Viadrina - Prawo polsko-niemieckie

Hallo :)
Obecnie jestem studentką finansów, ale nie jestem pewna, czy to kierunek dla mnie. Zaczęłam się rozglądać i trafiłam na Viadrinę – prawo polsko-niemieckie. Nie wiem jednak, czy prawo by mnie zainteresowało, ale zanim podejmę ostateczną decyzję, chce zrobić mały „research” i zawęzić poszukiwania.
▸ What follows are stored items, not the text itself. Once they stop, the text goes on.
<file path="src/rtl/instr_fetch_reader.sv">
// instr_fetch_reader: accepts PCs over valid/ready, reads the addressed word
// from a writable program memory and returns {instr, pc, oob, wrap} through
// a small output FIFO toward decode.
module instr_fetch_reader #(
   parameter int  DATA_W     = 32,
   parameter int  PC_W       = 32,
   parameter int  DEPTH      = 16,
   parameter int  FIFO_DEPTH = 4,
   localparam int AW         = $clog2(DEPTH)
) (
   input  logic              clock,
   input  logic              reset,
   input  logic [PC_W-1:0]   pc_in,
   input  logic              pc_valid,
   output logic              pc_ready,
   input  logic              prog_we,
   input  logic [AW-1:0]     prog_addr,
   input  logic [DATA_W-1:0] prog_data,
   output logic [DATA_W-1:0] instr_out,
   output logic [PC_W-1:0]   instr_pc,
   output logic              instr_oob,
   output logic              instr_wrap,
   output logic              instr_valid,
   input  logic              instr_ready,
   output logic [31:0]       fetch_count
);

   localparam int PW = (FIFO_DEPTH > 1) ? $clog2(FIFO_DEPTH) : 1;
   localparam int CW = $clog2(FIFO_DEPTH + 1);

   typedef struct packed {
      logic [DATA_W-1:0] data;
      logic [PC_W-1:0]   pc;
      logic              oob;
      logic              wrap;
   } entry_t;

   // program memory: no reset, survives grst so the loader need not re-run
   logic [DATA_W-1:0] mem [DEPTH];

   // read stage
   logic              s1_valid;
   entry_t            s1_ent;
   logic [PC_W-1:0]   last_pc;

   // output FIFO
   entry_t            fifo_mem [FIFO_DEPTH];
   logic [PW-1:0]     wr_ptr;
   logic [PW-1:0]     rd_ptr;
   logic [CW-1:0]     fifo_count;

   logic              accept;
   logic              push;
   logic              pop;
   logic              pc_oob;
   logic [DATA_W-1:0] rd_data;
   entry_t            head;

   function automatic logic [PW-1:0] ptr_inc(input logic [PW-1:0] p);
      return (p == PW'(FIFO_DEPTH - 1)) ? '0 : p + PW'(1);
   endfunction

   // Ready only from registered occupancy: the entry sitting in s1 is
   // counted as already owning a FIFO slot, so no path from instr_ready.
   assign pc_ready    = reset && ((32'(fifo_count) + 32'(s1_valid)) < 32'(FIFO_DEPTH));
   assign instr_valid = reset && (fifo_count != '0);
   assign accept      = pc_valid && pc_ready;
   assign push        = s1_valid;
   assign pop         = instr_valid && instr_ready;

   // Compare wide so PCs near 2^PC_W-1 cannot alias into range.
   assign pc_oob  = 64'(pc_in) >= 64'(DEPTH);
   assign rd_data = pc_oob ? '0 : mem[pc_in[AW-1:0]];

   // program memory write port; read above sees pre-edge contents
   always_ff @(posedge clock) begin
      if (prog_we) mem[prog_addr] <= prog_data;
   end

   // read stage register and wrap-detect history
   always_ff @(posedge clock) begin
      if (!reset) begin
         s1_valid <= 1'b0;
         last_pc  <= '0;
      end else begin
         s1_valid <= accept;
         if (accept) last_pc <= pc_in;
      end
   end

   // read stage payload; only meaningful while s1_valid
   always_ff @(posedge clock) begin
      if (accept) begin
         s1_ent.data <= rd_data;
         s1_ent.pc   <= pc_in;
         s1_ent.oob  <= pc_oob;
         s1_ent.wrap <= pc_in < last_pc;
      end
   end

   // FIFO storage; slot availability is guaranteed by pc_ready
   always_ff @(posedge clock) begin
      if (push) fifo_mem[wr_ptr] <= s1_ent;
   end

   // FIFO pointers and occupancy
   always_ff @(posedge clock) begin
      if (!reset) begin
         wr_ptr     <= '0;
         rd_ptr     <= '0;
         fifo_count <= '0;
      end else begin
         if (push) wr_ptr <= ptr_inc(wr_ptr);
         if (pop)  rd_ptr <= ptr_inc(rd_ptr);
         case ({push, pop})
            2'b10:   fifo_count <= fifo_count + CW'(1);
            2'b01:   fifo_count <= fifo_count - CW'(1);
            default: fifo_count <= fifo_count;
         endcase
      end
   end

   // completed output handshakes, free-running wrap
   always_ff @(posedge clock) begin
      if (!reset)   fetch_count <= '0;
      else if (pop) fetch_count <= fetch_count + 32'd1;
   end

   assign head       = fifo_mem[rd_ptr];
   assign instr_out  = head.data;
   assign instr_pc   = head.pc;
   assign instr_oob  = head.oob;
   assign instr_wrap = head.wrap;

endmodule
</file>
<file path="config.mk">
export PLATFORM = sky130hd
export DESIGN_NAME = instr_fetch_reader
export DESIGN_NICKNAME = d
export VERILOG_FILES = /design/src/rtl/instr_fetch_reader.sv
export SDC_FILE = /design/constraint.sdc
export NUM_CORES = 1
export LEC_CHECK = 0
export ABC_AREA = 1
export BUFFER_PORTS_ARGS = -buffer_cell sky130_fd_sc_hd__buf_2
export CAP_MARGIN = 5
export CORE_UTILIZATION = 30
export CTS_CLUSTER_DIAMETER = 60
export DETAILED_ROUTE_END_ITERATION = 8
export PLACE_DENSITY = 0.48
export SLEW_MARGIN = 20
export SYNTH_ARGS = -nofsm -noshare
export SYNTH_HDL_FRONTEND = slang
export SYNTH_SLANG_ARGS = --single-unit
export TNS_END_PERCENT = 5
</file>
<file path="constraint.sdc">
create_clock -name clock -period 7.65 [get_ports clock]
set_input_delay 1.1475 -clock clock [delete_from_list [all_inputs] [get_ports clock]]
set_output_delay 1.1475 -clock clock [all_outputs]
set_load 0.02 [all_outputs]
</file>
; ---- Yosys cells after proc, flatten, opt, wreduce, memory -nomap -nowiden
; Memory sizes are Yosys's and may differ from the RTL's. A register that Yosys moved wholly into a read port is not among the register bits.
; Index checks and enable logic that the tools add are counted.
[word_totals]
regBits = 106
mem_bits_rw = 776
n_memories = 2
[classes]
add_sub_neg = 6
order_cmp = 3
n_eq_ne = 4
muxes = 9
reduce_logical = 6
[mem_list]
columns = name, depth, width, rd, rd_clocked_by_memory_dff, write_ports, line_no
row1 = mem, 16, 32, 1, 1, 1, 39  ; logic [DATA_W-1:0] mem [DEPTH];
row2 = fifo_mem, 4, 66, 1, 1, 1, 47  ; entry_t fifo_mem [FIFO_DEPTH];
[op_table]
columns = cell, n
row1 = $add A32 B1 Y32 const B, 1
row2 = $ge A32 B5 Y1 const B, 1
row3 = $lt A32 B32 Y1, 1
row4 = $mux W2, 4
row5 = $eq A2 B2 Y1 const B, 3
row6 = $pmux W3 S2, 1
row7 = $add A2 B1 Y2 const B, 2
row8 = $add A3 B1 Y4, 1
row9 = $logic_and A1 B1 Y1, 4
row10 = $lt A4 B3 Y1 const B, 1
row11 = $mux W1, 4
row12 = $add A3 B1 Y3 const B, 1
row13 = $reduce_bool A3 Y1, 1
row14 = $sub A3 B1 Y3 const B, 1
row15 = $eq A2 B1 Y1 const B, 1
row16 = $reduce_bool A2 Y1, 1

; ---- Depth between registers and ports, before layout
; Gate-level depths: netlist (run 1).
[logic_depth]
word_depth = 5
mapped_depth = 13
mapped_depth_nobuf = 11

; ---- Worst setup path before layout (run 1)
; No wires, ideal clock.
[synth_path]
path_kind = in2reg
from = input reset
to = register s1_ent[0] (netlist name), enable pin
setup_ns = 0.421
arrival_ns = 2.833
setup_slack_ns = 4.395
stages = 4
path_buffers = 0
path_cell_list = nand3_1 inv_2 nand2_1 inv_1
[synth_via]
elab_chain_cells = 2
[synth_rtl]
columns = item, line_no
row1 = from (decl), 12  ; input logic reset,
row2 = $logic_and A1 B1 Y1, 65  ; assign pc_ready = reset && ((32'(fifo_count) + 32'(s1_valid)) < 32'(FIFO_DEPTH));
row3 = via pc_ready, 15  ; output logic pc_ready,
row4 = $logic_and A1 B1 Y1, 67  ; assign accept = pc_valid && pc_ready;
row5 = via accept, 52  ; logic accept;
row6 = to (decl), 43  ; entry_t s1_ent;
; The timed path passes the listed nets, and every way through them passes these cells.
; A chain may end at the register's enable or synchronous reset.

==> results of run 1 <==
metrics by stage:
step,hold WS (ps),worst slack [ps],instances
floorplan,433,4400,2881
global placement,442,3310,4525
detailed placement,453,3260,4525
CTS,462,3100,4711
global route,474,3010,4712
finish,457,3250,4716
final cells by class:
type	count	share of cell area (%)
sequential	916	63.8
multi-input combinational	1713	19.7
clock buffer	132	6.38
tap	1600	4.77
timing repair buffer	209	2.78
clock inverter	54	1.72
inverter	87	0.820
antenna	5	0.0298
flip-flops by register name, summed over array words and instances (netlist names), named ones only:
signal / cells
wr_ptr: 2
fetch_count: 32
fifo_count: 3
push: 1
fifo_mem: 264
mem: 512
rd_ptr: 2
s1_ent: 66
last_pc: 32
synth_stat cells (9+ instances only):
library cell	number	share of area, %
edfxtp_1	842	70
nor2_1	544	5.7
nand2_1	325	3.4
o21ai_0	299	4.2
o22ai_1	194	3.4
o21ai_1	135	1.9
clkbuf_1	87	0.91
dfxtp_1	74	4.1
a21oi_1	72	1.0
inv_1	72	0.75
nand3_1	58	0.81
buf_2	55	0.76
ha_1	38	1.3
inv_2	14	0.15
nand4_1	13	0.23
buf_1	11	0.11
buf_6	9	0.28
path summary, 6_finish.rpt:
kind,from,to,slack (ps),cells past startpoint
setup / recovery,flop,instr_pc[8],3250,5
hold / removal,last_pc[13]$_SDFFE_PN0P_,last_pc[13]$_SDFFE_PN0P_,460,2
setup reg to reg,fifo_count[1]$_SDFFE_PN0P_,fifo_count[2]$_SDFFE_PN0P_,4730,11
hold reg to reg,last_pc[13]$_SDFFE_PN0P_,last_pc[13]$_SDFFE_PN0P_,460,2
per-layer routing:
metal / share of wire [%] / vias up / GRT usage [%]
met1: 47 / 11000 / 21.7
met4: 2.0 / 20 / 4.44
li1: - / 10800 / -
met2: 45 / 485 / 23.7
met5: 0.14 / - / 0
met3: 6.0 / 135 / 3.01
worst min-delay path, stage by stage, from the launching register on:
cell,delay [ps]
dfxtp_1,300
inv_1,60
a21oi_1,50
cell usage in the layout (no fill, tap or decap), types with 2 or more instances in the layout:
cell type / synthesis / layout
clkinv_1: 0 / 17
ha_1: 38 / 38
bufinv_16: 0 / 14
a21oi_1: 72 / 72
inv_2: 14 / 12
buf_4: 2 / 39
o21ai_0: 299 / 299
xor2_1: 2 / 2
xnor2_1: 4 / 4
inv_8: 0 / 4
nor3_1: 6 / 6
o22ai_1: 194 / 194
nor4_1: 2 / 2
nand2_1: 325 / 324
nand3b_1: 5 / 5
inv_1: 72 / 67
clkinv_4: 0 / 3
edfxtp_1: 842 / 842
diode_2: 0 / 5
o21a_1: 2 / 2
clkinv_2: 0 / 11
inv_6: 0 / 7
o21ai_1: 135 / 135
buf_2: 55 / 168
dfxtp_1: 74 / 72
clkinv_8: 0 / 2
nor2_1: 544 / 528
nand4_1: 13 / 13
nor2_4: 1 / 17
nand3_1: 58 / 58
clkbuf_1: 87 / 29
clkbuf_16: 0 / 102
nor3b_1: 4 / 4
cells by family (layout without fill, tap and decap cells):
kind of cell / after synthesis / count (layout) / share of synthesized area [%]
AND/OR/NAND/NOR: 963 / 963 / 10.5
buffers and inverters: 252 / 482 / 3.07
other: 0 / 5 / 0
adder cells (fa/ha/maj): 39 / 39 / 1.38
flip-flops: 916 / 916 / 74.4
AO/OA/AOI/OAI: 705 / 705 / 10.5
XOR/XNOR: 6 / 6 / 0.146
report_power, final:
part           internal (mW)  leakage [nW]  switching, mW  total (mW)
clock network           2.96          1.64           2.01        4.97
logic                  0.203          4.17          0.546       0.750
registers               5.58          8.31         0.0469        5.63
==> out/results.txt, run 1 <==
WP data arrival: 3250 ps
worst path cell trace: inv_4, buf_4, o21ai_0, o22ai_1, buf_2
worst skew pair latency: 690 ps
TritonRoute pass-1 iters: 5
die height: 348 um
synthesized area per cell: 12.5 um2
Die ar.: 121000 um2
clock buffer depth: 3
final setup violation count: 0
placed instance area: 38500 um2
Post-CTS Setup Repair Bufs: 0
worst-path maximum fanout: 70
Initial DRC Count: 1833
CP Capture Type: output pin
hold buffer count at cts: 0
startpoint types: flop
total grt overflow: 0
Finished Core Util: 35.4%
number of global-route vias before repair: 21500
row count: 126
Core Area: 119000 um2
first-pass GRT wire length: 140 mm
fmax: 227 MHz
critical path's top delay family: buffers and inverters
YS warnings: 0
ys flop type: edfxtp_1
sequential area share after synthesis: 74.4%
TritonCTS Sinks: 916
post-DR vias/cell: 4.75
Post-route DRC: 0
multi-input logic area: 8260 um2
Yosys reg bits: 916
Worst-path clk slew: 60 ps
outcome: finished clean
min-delay worst type: reg2reg
layout cells sized above 1: 12.6%
Initial Util: 30.4%
Final period util: 57.5%
total number of vias: 22400
max cap viols: 0
RSZ-0062 raised after global routing: no
library cells used by synthesis: 36
DRT antenna net count: 0
Post-Syn Area: 36000 um2
syn nets: 2993
total power: 11.3 mW
max-slew violations: 0
clk root buf: clkbuf_16
Crit-path slowest cell: buf_4
Slew @ Worst Pin: 1000 ps
CTS-repair resized insts: 0
Num CTS Buffers: 102
EDFF count, synth: 842
Area Growth Syn to Fin: 16.5%
Tmin final: 4400 ps
CTS tree: built
Final TNS setup: 0 ps
layout net count: 3141
WS Path Type: reg2out
Peak supply drop: 0.140 mV
Tot GR Track Use: 15.3%
FF+latch area: 26800 um2
Mapped Cells: 2881
Finished Cell Area: 42000 um2
initial antenna violation count: 20
ys async rst share: 0%
IO Count: 173
Req. time, crit path: 6500 ps
Rel. slew slack: 33.2%
global placement routability congestion: 0.751
PortBufs: 172
die width: 348 um
Leak Pwr: 14.1 nW
Filler cells: 11700
CP bufs+invs: 3
largest net degree at the start of global routing: 141
post-detailed-routing wire length: 94.0 mm
drt wl/cell: 19.9 um
CP peak stage delay: 690 ps
final hold viol count: 0
Clock Skew: 33.2 ps
PD cells: 271 nW/um2
H-Tree Level Count: 3
hpwl dp: 48.8 mm
Power figures use the tool's default switching activity.
==> run 2, diff against run 1 <==
- ABC_AREA: 1 -> 0
- PLACE_DENSITY: 0.48 -> 0.49
- clock period: 7.65 -> 4.04 ns (I/O delays scaled with it)
==> out/results.txt, run 2 <==
outcome: finished clean
Leak Pwr: 13.2 nW (-6.3%)
post-DR vias/cell: 4.78 (+0.53%)
Largest Register: mem
Area Growth Syn to Fin: 17.9%
Post-route DRC: 0 (unchanged)
hold buffer count at cts: 0 (unchanged)
ys async rst share: 0% (unchanged)
die width: 344 um (-1.4%)
total number of vias: 17000 (-24%)
YS warnings: 0 (unchanged)
Worst-path clk slew: 60 ps (about the same)
Req. time, crit path: 3430 ps (-3070 ps)
CTS-repair resized insts: 0 (unchanged)
Tmin final: 3190 ps
TritonCTS Sinks: 916 (unchanged)
met2 Use GR: 22.5% (-1.1 points)
worst-path maximum fanout: 32 (-54%)
clk root buf: clkbuf_16
hpwl dp: 48.3 mm (-0.96%)
Die ar.: 118000 um2 (-2.7%)
WP data arrival: 2580 ps (-670 ps)
Net Switching: 4.57 mW (+75%)
TritonRoute pass-1 iters: 5 (unchanged)
Peak supply drop: 0.396 mV (+180%)
WS Path Type: reg2out
worst skew pair latency: 660 ps (-30 ps)
Synth area leaders: edfxtp_1, mux4_2, dfxtp_1, a211oi_1, ha_1
cell internal pwr: 16.4 mW (+87%)
Synth top cells by count: edfxtp_1, mux4_2, dfxtp_1
fmax: 313 MHz
global placement routability congestion: 0.744 (-0.98%)
CTS tree: built
Initial Util: 30.5% (+0.092 points)
most frequent cell after synthesis: edfxtp_1
max-slew violations: 0 (unchanged)
RSZ-0062 raised after global routing: no
commonest cells after routing, fill and taps aside: edfxtp_1, mux4_2, buf_2
M3 GR Usage: 3.43% (+0.42 points)
min-delay worst type: in2reg
Final period util: 79.0%
Tot GR Track Use: 13.9% (-1.4 points)
first-pass GRT wire length: 120 mm (-14%)
initial antenna violation count: 18 (-10%)
H-Tree Level Count: 3 (unchanged)
EDFF count, synth: 842 (unchanged)
synthesized area per cell: 20.3 um2 (+62%)
final hold viol count: 0 (unchanged)
Clock Skew: 21.9 ps (-11.3 ps)
PD cells: 508 nW/um2 (+88%)
post-detailed-routing wire length: 81.3 mm (-14%)
GR Util met1: 18.4% (-3.3 points)
sequential area share after synthesis: 76.4% (+2.1 points)
final setup violation count: 0 (unchanged)
CP Capture Type: output pin
IO Count: 173 (unchanged)
ys flop type: edfxtp_1
syn nets: 1840 (-39%)
gr busiest metal: met2
largest area contributor in the netlist: edfxtp_1
row count: 124 (-1.6%)
part of the power in registers: 51.1% (+1.5 points)
Post-Syn Area: 35000 um2 (-2.7%)
total power: 21.0 mW (+85%)
PortBufs: 172 (unchanged)
Synth top area share: 72.2% (+2.0 points)
Filler cells: 10600 (-9.6%)
Sw Share: 21.8% (-1.2 points)
layout cells sized above 1: 29.0% (+16 points)
startpoint types: flop
Logic pwr share: 6.1% (-0.5 points)
Slew @ Worst Pin: 930 ps (-71.7 ps)
drt wl/cell: 22.8 um (+14%)
Core Area: 115000 um2 (-3.0%)
library cells used by synthesis: 45 (+25%)
hold depth: 1 (-1)
Hold WS: 182 ps (-276 ps)
most common cell after layout, fill and taps aside: edfxtp_1
Rel. slew slack: 37.8% (+4.6 points)
largest net degree at the start of global routing: 65 (-54%)
Post-CTS Setup Repair Bufs: 0 (unchanged)
reg2reg path depth: 5 (-6)
die height: 344 um (-1.4%)
clock buffer depth: 3 (unchanged)
Final TNS setup: 0 ps (unchanged)
number of flip-flops in the largest register: 512 (unchanged)
DRT antenna net count: 0 (unchanged)
Clk pwr share: 42.8% (-1.0 points)
Num CTS Buffers: 101 (-0.98%)
Mapped Cells: 1728 (-40%)
max cap viols: 0 (unchanged)
layout net count: 2081 (-34%)
total grt overflow: 0 (unchanged)
Initial DRC Count: 1197 (-35%)
Yosys reg bits: 916 (unchanged)
Largest regs: mem: 512 flops, fifo_mem: 264 flops, s1_ent: 66 flops
number of global-route vias before repair: 18100 (-16%)
## run 2: final timing paths
| kind | end | from | slack, ps |
|---|---|---|---|
| worst min register to register | last_pc[16]$_SDFFE_PN0P_ | last_pc[16]$_SDFFE_PN0P_ | 450 |
| worst min-delay path | s1_ent[24]$_DFFE_PP_ | pc_in[22] | 180 |
| worst max-delay path | instr_out[0] | flop | 850 |
| worst max register to register | fetch_count[29]$_SDFFE_PN0N_ | fifo_count[2]$_SDFFE_PN0P_ | 1790 |
## run 2: cells by family (layout without fill, tap and decap cells)
| group | count (synthesis) | in the layout | synth area share, % |
|---|---|---|---|
| AND/OR/NAND/NOR | 250 | 250 | 3.75 |
| buffers and inverters | 128 | 450 | 1.61 |
| XOR/XNOR | 23 | 23 | 0.575 |
| other | 0 | 1 | 0 |
| adder cells (fa/ha/maj) | 39 | 39 | 1.42 |
| AO/OA/AOI/OAI | 141 | 141 | 2.67 |
| flip-flops | 916 | 916 | 76.4 |
| multiplexers | 231 | 231 | 13.5 |
## run 2: area by class of cell
class                           count  area [um2]  area share (%)
Antenna cell                        1        2.50         0.00606
Clock buffer                      115        2620            6.36
Clock inverter                     69         638            1.55
Inverter                           44         169           0.409
Multi-Input combinational cell    684        7820            18.9
Sequential cell                   916       26800            64.9
Tap cell                         1512        1890            4.58
Timing Repair Buffer              222        1350            3.27
## run 2: layer usage
layer  share of wire (%)  vias up
met1                  44     8931
met2                  48      365
met3                 5.6      147
li1                    -     7560
met4                 2.4       14
met5                0.12        -
## run 2: stage by stage
step / util, % / area [um2] / cells / setup slack, ps
2_1_floorplan: - / 35000 / 1728 / 254
3_3_place_gp: 33.1 / 38000 / 3378 / 1230
3_5_place_dp: 33.1 / 38000 / 3378 / 1230
4_1_cts: 35.9 / 41300 / 3562 / 664
5_1_grt: 35.9 / 41300 / 3563 / 624
6_report: 35.9 / 41300 / 3563 / 849
## run 2: worst max-delay path: stages (launching register included)
cell     delay, ps
dfxtp_4        840
buf_4          300
mux4_2         540
buf_2          220
## run 2: power groups by stage
| stage | sequential [mW] | clock [mW] | combinational [mW] |
|---|---|---|---|
| detailed placement | 10.9 | 0 | 1.31 |
| floorplan | 10.8 | 0 | 0.840 |
| global placement | 10.9 | 0 | 1.29 |
| CTS | 10.7 | 9.24 | 1.32 |
| global route | 10.7 | 9.57 | 1.40 |
| finish | 10.7 | 8.98 | 1.27 |
==> run 3, diff against run 2 <==
- PLACE_DENSITY: 0.49 -> 0.48
- clock period: 4.04 -> 3.2 ns (I/O delays scaled with it)
==> out/results.txt, run 3 (same netlist as run 2, synthesis figures left out) <==
Rel. slew slack: 37.5% (-0.31 points)
Largest Register: mem
post-DR vias/cell: 4.78 (about the same)
RSZ-0062 raised after global routing: no
Tot GR Track Use: 13.7% (-0.21 points)
initial antenna violation count: 20 (+2)
max cap viols: 0 (unchanged)
total power: 25.4 mW (+21%)
TritonRoute pass-1 iters: 5 (unchanged)
Final TNS setup: 0 ps (unchanged)
clock buffer depth: 3 (unchanged)
Crit-path slowest cell: dfxtp_4
total grt overflow: 0 (unchanged)
Initial DRC Count: 1043 (-13%)
layout cells sized above 1: 28.2% (-0.78 points)
number of global-route vias before repair: 17900 (-1.1%)
Area Growth Syn to Fin: 17.2%
Post-CTS Setup Repair Bufs: 0 (unchanged)
Slew @ Worst Pin: 937 ps (+6.93 ps)
final hold viol count: 0 (unchanged)
fmax: 345 MHz
Clock Skew: 31.2 ps (+9.32 ps)
H-Tree Level Count: 3 (unchanged)
post-detailed-routing wire length: 80.5 mm (-0.94%)
Tmin final: 2900 ps
worst path cell trace: buf_12, mux4_2, buf_2
DRT antenna net count: 0 (unchanged)
PortBufs: 172 (unchanged)
CP peak stage delay: 640 ps (-200 ps)
CTS-repair resized insts: 0 (unchanged)
clk root buf: clkbuf_16
Final Non-Filler Cells: 3552 (-0.31%)
Num CTS Buffers: 94 (-6.9%)
row count: 124 (unchanged)
hold buffer count at cts: 0 (unchanged)
Leak Pwr: 13.1 nW (-0.92%)
final setup violation count: 0 (unchanged)
Initial Util: 30.5% (unchanged)
first-pass GRT wire length: 119 mm (-0.89%)
global placement routability congestion: 0.745 (+0.19%)
dpl cells: 3380 (+0.059%)
WS Path Type: reg2out
Post-route DRC: 0 (unchanged)
hpwl dp: 46.9 mm (-3.0%)
commonest cells after routing, fill and taps aside: edfxtp_1, mux4_2, buf_2
Peak supply drop: 0.391 mV (-1.3%)
largest net degree at the start of global routing: 67 (+3.1%)
CP Capture Type: output pin
Req. time, crit path: 2720 ps (-710 ps)
most common cell after layout, fill and taps aside: edfxtp_1
Die ar.: 118000 um2 (unchanged)
Largest regs: mem: 512 flops, fifo_mem: 264 flops, s1_ent: 66 flops
die width: 344 um (unchanged)
drt wl/cell: 22.7 um (-0.63%)
layout net count: 2076 (-0.24%)
min-delay worst type: in2reg
Core Area: 115000 um2 (unchanged)
worst skew pair latency: 650 ps (about the same)
total number of vias: 17000 (-0.21%)
max-slew violations: 0 (unchanged)
Final period util: 90.6%
Worst-path clk slew: 60 ps (about the same)
WP data arrival: 2420 ps (-160 ps)
outcome: finished clean
IO Count: 173 (unchanged)
worst-path maximum fanout: 28 (-13%)
CTS tree: built
startpoint types: flop
number of flip-flops in the largest register: 512 (unchanged)
TritonCTS Sinks: 916 (unchanged)
die height: 344 um (unchanged)
PD cells: 619 nW/um2 (+22%)
==> run 3: changes by cell type in the layout (fill, tap and decap cells not counted), sizes merged <==
cell	previous run	this run
clkinvlp	9	1
bufinv	10	3
clkbuf	116	122
clkinv	46	40
buf	221	223
inv	48	50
Mam kilka pytań do byłych/obecnych studentów:
– Czym się różni roczny kurs, przygotowujący do DSH od tego krótszego (Viadrina Law Track)?
– Jak wygląda procedura z rocznym kursem przygotowującym – czy faktycznie można wtedy chodzić na zajęcia z polskiego prawa i po zdaniu egzaminu zaczyna się wtedy 1 rok niemieckiego, ale już 2 polskiego?
– Jak wyglądał u Was początek – da się to ogarnąć językowo?
– No i najważniejsze: czy warto się w to pchać, jeśli nie ma się 100% pewności co do prawa?

Z ciekawości – co robicie teraz po tym kierunku? Jak wygląda sytuacja po ukończeniu studiów?